Rudy compels a rural veterinarian named Harold Clinton to treat and bandage his wound. Upon learning that his bandages will need to be changed a few times every day, Rudy forces Harold and his wife Fran to travel with him to California. From the news updates, Rudy deduces that Doc and Carol will need to move quietly and slowly. This allows Rudy to take the trip slowly and he begins to sleep with Fran, who is charmed by Rudy's brutish nature. Though Harold sleeps in the same bed, he cannot bring himself to do anything about his wife's infidelity. He soon kills himself in despair, at which point Rudy begins beating Fran, but she continues to slavishly love and obey him.

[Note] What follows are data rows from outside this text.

`src/rtl/mem_port_arbiter.sv`:
```
// mem_port_arbiter: shares one single-port synchronous memory between
// instruction fetch and load/store. Data requests win arbitration unless
// fetch has lost STARVE_LIM consecutive contested rounds.
// Ports: clk, rst (async, active high); fetch side if_req/if_addr ->
// if_rdata/if_valid; data side d_req/d_we/d_addr/d_wdata/d_be ->
// d_rdata/d_valid; memory side mem_en/mem_we/mem_addr/mem_wdata/mem_be
// with mem_rdata valid MEM_LAT cycles after a read strobe; stall to core.
module mem_port_arbiter #(
  parameter int MEM_LAT    = 1,
  parameter int STARVE_LIM = 4
) (
  input  logic        clk,
  input  logic        rst,
  input  logic        if_req,
  input  logic [31:0] if_addr,
  output logic [31:0] if_rdata,
  output logic        if_valid,
  input  logic        d_req,
  input  logic        d_we,
  input  logic [31:0] d_addr,
  input  logic [31:0] d_wdata,
  input  logic [3:0]  d_be,
  output logic [31:0] d_rdata,
  output logic        d_valid,
  output logic        mem_en,
  output logic        mem_we,
  output logic [31:0] mem_addr,
  output logic [31:0] mem_wdata,
  output logic [3:0]  mem_be,
  input  logic [31:0] mem_rdata,
  output logic        stall
);

  typedef enum logic [1:0] {
    IDLE,
    ISSUE,
    WAIT,
    RESP
  } state_t;

  localparam logic [2:0] LAT = 3'(MEM_LAT);
  localparam logic [3:0] LIM = 4'(STARVE_LIM);

  state_t     state;
  state_t     state_n;
  logic [3:0] starve_cnt;
  logic [2:0] wait_cnt;
  logic       owner_d;
  logic       grant_d;
  logic       grant_f;

  assign stall = (if_req & ~if_valid) | (d_req & ~d_valid);

  always_comb begin
    state_n = state;
    grant_d = 1'b0;
    grant_f = 1'b0;
    unique case (state)
      IDLE: begin
        grant_d = d_req & ~(if_req & (starve_cnt >= LIM));
        grant_f = if_req & ~grant_d;
        if (grant_d | grant_f) state_n = ISSUE;
      end
      ISSUE: state_n = mem_we ? RESP : WAIT;
      WAIT: if (wait_cnt == 3'd1) state_n = RESP;
      RESP: state_n = IDLE;
      default: state_n = IDLE;
    endcase
  end

  always_ff @(posedge clk or posedge rst) begin
    if (rst) state <= IDLE;
    else     state <= state_n;
  end

  // Counts contested rounds lost by fetch; any fetch win clears it.
  always_ff @(posedge clk or posedge rst) begin
    if (rst) begin
      starve_cnt <= '0;
    end else if (grant_f) begin
      starve_cnt <= '0;
    end else if (grant_d & if_req & (starve_cnt != 4'hF)) begin
      starve_cnt <= starve_cnt + 4'd1;
    end
  end

  // The mem_* registers double as the latched transaction, so they
  // naturally hold their values through WAIT.
  always_ff @(posedge clk or posedge rst) begin
    if (rst) begin
      owner_d   <= 1'b0;
      wait_cnt  <= '0;
      mem_en    <= 1'b0;
      mem_we    <= 1'b0;
      mem_addr  <= '0;
      mem_wdata <= '0;
      mem_be    <= '0;
      if_rdata  <= '0;
      d_rdata   <= '0;
      if_valid  <= 1'b0;
      d_valid   <= 1'b0;
    end else begin
      if_valid <= 1'b0;
      d_valid  <= 1'b0;
      unique case (state)
        IDLE: begin
          if (grant_d) begin
            owner_d   <= 1'b1;
            mem_en    <= 1'b1;
            mem_we    <= d_we;
            mem_addr  <= d_addr & ~32'h3;
            mem_wdata <= d_wdata;
            mem_be    <= d_be;
          end else if (grant_f) begin
            owner_d   <= 1'b0;
            mem_en    <= 1'b1;
            mem_we    <= 1'b0;
            mem_addr  <= if_addr & ~32'h3;
            mem_wdata <= '0;
            mem_be    <= 4'hF;
          end
        end
        ISSUE: begin
          mem_en   <= 1'b0;
          wait_cnt <= LAT;
          if (mem_we) begin
            d_valid  <= owner_d;
            if_valid <= ~owner_d;
          end
        end
        WAIT: begin
          wait_cnt <= wait_cnt - 3'd1;
          if (wait_cnt == 3'd1) begin
            if (owner_d) d_rdata  <= mem_rdata;
            else         if_rdata <= mem_rdata;
            d_valid  <= owner_d;
            if_valid <= ~owner_d;
          end
        end
        RESP: begin
        end
        default: begin
        end
      endcase
    end
  end

endmodule

```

Doc and Carol pay a migrant family to travel in the bed of their truck. After several days they arrive in California and make their way to the tourist court, where they are ambushed by Rudy and Fran. Doc manages to shoot and kill both before commandeering a taxi. The cabbie radios his dispatch before Doc and Carol throw him out, so the police are able to set up a roadblock. Doc spots Ma Santis on the side of the road, and she waves them in to her hidden refuge.

=== Escape ===

Santis needs time to arrange Doc and Carol's passage across the border and to El Rey's kingdom, so she hides them in partially-submerged caves for two days. Santis then has her son Earl take the couple to his farm while he negotiates their passage with the captain of a fishing boat. Doc and Carol are forced to wait inside a hollowed-out pile of manure for another three days. The two are finally smuggled into the fishing boat. As they are leaving American waters, a small Coast Guard cutter stops it, but Doc and Carol kill all three officers.

Doc and Carol finally reach the kingdom of El Rey, which is indeed a sanctuary where criminals can live openly without fear of being extradited. However, all the goods for sale are luxury or first-class, so the cost of living is quite high. Furthermore, El Rey dictates that all residents must spend a certain amount of money per month. This means that, no matter how wealthy a criminal is upon arriving, he quickly gives all his money to El Rey. Fearing banishment to an outlying village with no food or drink, rife with cannibalism and suicide, the criminals kill each other in an attempt to accumulate money to pay El Rey.

During the annual ball, the one night every year in which El Rey hosts a big party in his palace and disallows any "accidents", Doc despairs that he will have to kill Carol in order to make their money last longer and avoid the cannibal village. He wanders through El Rey's palace and comes across Dr. Vonderschied, Rudy's friend. Doc tries to convince Vonderschied to talk Carol into some kind of surgery, then kill her during the process. Vonderschied reveals that Carol tried to pay him to enact the same plan against Doc. He denounces both for squandering their many talents and luck in pursuit of a monstrously bloody life of crime. Vonderschied directs Doc to Carol, hiding in the room. The couple acknowledge that they love each other, but neither denies that it will end with murder so one can avoid the cannibal village for a little while longer. As the clock strikes midnight, they sardonically toast their "successful getaway".

==Symbolism==
Much has been made of the symbolism of the last third of the book, in which the text transitions from a gritty crime thriller into a surreal and heavily allegorical drama. The caves that Ma Santis compels McCoy and Carol to hide in have been analogized to tombs or graves, the manure pile to rot and decomposition, and the boat ride to crossing the River Styx. Additionally, El Rey itself is compared to Hell, for it is described as a place where people "seem to live an eternity" and suffer immensely all the while. El Rey is mentioned in the movie From Dusk till Dawn by George Clooney's character Seth several times. At the end, he asks Juliette Lewis' character Kate if she knows what El Rey is when she asks to accompany him there.

==Film adaptations==
The novel has been adapted into films twice. Sam Peckinpah's 1972 film version of The Getaway starred Steve McQueen and Ali MacGraw. Roger Donaldson's 1994 film version of The Getaway starred Alec Baldwin and Kim Basinger. In both films the surreal ending in the hellish domain of El Rey is discarded for a happy ending in which Doc and his wife ultimately escape to freedom.